The trial court found that plaintiff's pleadings and oral argument on the motion for summary judgment stated a cause of action arising either from the negligence of defendant or from failure of defendant to exercise the required standard of care when furnishing the survey.

An action to recover damages for injury to person or property must be commenced within three years or it is thereafter barred by the statute of limitations irrespective of how plaintiff proceeds to seek recovery and regardless of whether or not the injury arises out of a contractual relationship of the parties, either express or implied. State Mutual Cyclone Insurance Company v. O & A Electric Cooperative (1968), 381 Mich. 318. The three-year statute of limitations applies equally as well to breach of contract actions based on a tortious or negligent act. Baatz v. Smith (1960), 361 Mich. 68. In the present case, however, plaintiff does not claim an injury to his property or to his person. What plaintiff alleges is that he was injured in his financial expectations. Since the cases cited are based entirely upon actual damage to property or physical injury to the plaintiff, there remains to be answered the question as to whether the injury plaintiff sustained is to his person as required by MCLA § 600.5805 (Stat Ann 1962 § 27A.5805). It appears from the complaint that plaintiff was indeed injured in his financial expectations rather than in his person. *539 In Fries v. Holland Hitch Company (1968), 12 Mich. App. 178, 183, the Court stated:

"* * * Although the above-quoted statutory provisions are generally thought of as `tort' and and `contract' provisions respectively, the provisions are not applied through any sense of magical language found in the pleadings. A party cannot invoke the longer statute by the mere expedient of calling a tort an implied contract; but an action for breach will not be limited to 3 years because the breach arose through defendant's negligence. * * *" (Emphasis added.)

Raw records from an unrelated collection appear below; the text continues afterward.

==> config.mk <==
export PLATFORM = sky130hd
export DESIGN_NAME = rpn_front
export DESIGN_NICKNAME = d
export VERILOG_FILES = /design/src/hw/rtl/rpn_pkg.sv /design/src/hw/rtl/rpn_front.sv
export SDC_FILE = /design/constraint.sdc
export NUM_CORES = 1
export LEC_CHECK = 0
export ABC_AREA = 0
export BUFFER_PORTS_ARGS = -buffer_cell sky130_fd_sc_hd__buf_4
export CAP_MARGIN = 20
export CORE_MARGIN = 2
export CORE_UTILIZATION = 46
export DETAILED_ROUTE_END_ITERATION = 8
export PLACE_DENSITY = 0.88
export SLEW_MARGIN = 5
export SYNTH_ARGS = -nofsm -noshare
export SYNTH_HDL_FRONTEND = slang
export SYNTH_SLANG_ARGS = --single-unit
==> constraint.sdc <==
create_clock -name clock -period 4.18 [get_ports clock]
set_input_delay 0.418 -clock clock [delete_from_list [all_inputs] [get_ports clock]]
set_output_delay 0.418 -clock clock [all_outputs]
set_load 0.01 [all_outputs]
==> src/hw/rtl/rpn_pkg.sv <==
// Shared types and constants for the RPN stack calculator.
`timescale 1ns / 1ps

package rpn_pkg;

   localparam logic [2:0] OP_PUSH  = 3'd0;
   localparam logic [2:0] OP_ADD   = 3'd1;
   localparam logic [2:0] OP_SUB   = 3'd2;
   localparam logic [2:0] OP_MUL   = 3'd3;
   localparam logic [2:0] OP_DIV   = 3'd4;
   localparam logic [2:0] OP_PRINT = 3'd5;

   localparam logic [1:0] ST_OK    = 2'd0;
   localparam logic [1:0] ST_FULL  = 2'd1;
   localparam logic [1:0] ST_EMPTY = 2'd2;
   localparam logic [1:0] ST_ZDIV  = 2'd3;

   localparam logic signed [31:0] Q_MAX = 32'sh7FFF_FFFF;
   localparam logic signed [31:0] Q_MIN = 32'sh8000_0000;

   localparam int DIV_STEPS = 48;
   localparam int CMD_QUEUE_DEPTH = 2;

   typedef enum logic [2:0] {
      CLS_PUSH  = 3'd0,
      CLS_ADD   = 3'd1,
      CLS_SUB   = 3'd2,
      CLS_MUL   = 3'd3,
      CLS_DIV   = 3'd4,
      CLS_PRINT = 3'd5,
      CLS_NOP   = 3'd6
   } cls_type;

   typedef struct packed {
      cls_type            cls;
      logic signed [31:0] value;
   } cmd_type;

endpackage

==> src/hw/rtl/rpn_front.sv <==
// Front end: accepts request items and decodes the operation into a command.
`timescale 1ns / 1ps

module rpn_front (
   input  logic               clock,
   input  logic               reset,
   input  logic               req_valid,
   output logic               req_ready,
   input  logic [2:0]         req_operation,
   input  logic signed [31:0] req_value,
   output logic               cmd_valid,
   input  logic               cmd_ready,
   output rpn_pkg::cmd_type   cmd
);

   import rpn_pkg::*;

   logic    valid_ff, valid_in;
   cmd_type cmd_ff, cmd_in;
   cls_type cls;

   always_comb begin
      unique case (req_operation)
         OP_PUSH:  cls = CLS_PUSH;
         OP_ADD:   cls = CLS_ADD;
         OP_SUB:   cls = CLS_SUB;
         OP_MUL:   cls = CLS_MUL;
         OP_DIV:   cls = CLS_DIV;
         OP_PRINT: cls = CLS_PRINT;
         default:  cls = CLS_NOP;
      endcase
   end

   assign req_ready = !valid_ff || cmd_ready;

   always_comb begin
      valid_in = valid_ff && !cmd_ready;
      cmd_in   = cmd_ff;
      if (req_valid && req_ready) begin
         valid_in     = 1'b1;
         cmd_in.cls   = cls;
         cmd_in.value = (cls == CLS_PUSH) ? req_value : '0;
      end
   end

   always_ff @(posedge clock) begin
      if (reset) begin
         valid_ff <= 1'b0;
      end else begin
         valid_ff <= valid_in;
      end
      cmd_ff <= cmd_in;
   end

   assign cmd_valid = valid_ff;
   assign cmd       = cmd_ff;

endmodule

==> results of run 1 <==
-- state kept, by name, summed over array words and instances (netlist names) --
signal	cells
cmd	35
cmd_valid	1
-- cells in the final DEF (no fill, tap or decap) --
cell | synthesis | final
and2_1 | 33 | 33
nand2b_1 | 1 | 1
a21oi_1 | 1 | 1
edfxtp_1 | 35 | 35
inv_1 | 1 | 1
a21boi_0 | 1 | 1
nor3_4 | 1 | 1
buf_4 | 0 | 76
clkbuf_4 | 0 | 5
clkinv_1 | 0 | 1
dfxtp_1 | 1 | 1
clkbuf_1 | 2 | 2
-- worst max-delay path, delay by kind of cell, from the launching register on --
family        cells  cell delay [ns]
buf+inv           1             0.39
flops             1             0.33
simple gates      2             0.64
-- area by class of cell --
type,instances,share of cell area
Multi-Input combinational cell,37,0.1223
Tap cell,31,0.01965
Clock inverter,1,0.001901
Timing Repair Buffer,76,0.2890
Clock buffer,7,0.02281
Inverter,1,0.001901
Sequential cell,36,0.5425
-- per-stage QoR --
stage                     total power [mW]  hold slack (ns)  utilization  cells
after detailed placement            0.5236           0.5167       0.6923    181
after CTS                           0.6887           0.2110       0.7099    189
final                               0.6778           0.2334       0.7099    189
after global placement              0.5197           0.5035       0.6923    181
after floorplan                     0.4624           0.4871            -     79
after global routing                0.7152           0.2046       0.7099    189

The Court in Fries went on to say, at p 185:

"We believe that the correct construction of these statutory provisions to be that where the injury is to specific property or persons, the 3-year limitation controls. The 6-year period may be thought of as an exception applicable to such actions wherein the injury is occasioned by breach of some express contractual provision. See for instance Stewart v. Rudner (1957), 349 Mich. 459. On the other hand, in contracts of a commercial nature or where the breach injures one in his financial expectations and economic benefit rather than his person or specific property, then such actions may be brought within 6 years whether founded upon express or implied contract. Abbott v. Michigan State Industries (1942), 303 Mich. 575."

In the present case there was a contract. Plaintiff claims that part at least of the damages involved here arose from a lawsuit brought against him due to the inaccurate survey and also that there was damage to his future career. Both of these claims would seem to come within the language of Fries, supra. Under the language cited from Fries, it is clear that plaintiff was injured "in his financial expectations and economic benefit rather than in his *540 person or specific property." Therefore, the statute of limitations should have been six years and it was error for summary judgment to have been granted for defendant.

Reversed and remanded.

All concurred.

NOTES

[*] "(1) A civil action for malpractice may be maintained against any person professing or holding himself out to be a member of a state licensed profession. The rules of the common law applicable to actions against members of a state licensed profession, for malpractice, are applicable against any person who holds himself out to be a member of a state licensed profession. * * * " (Emphasis added.)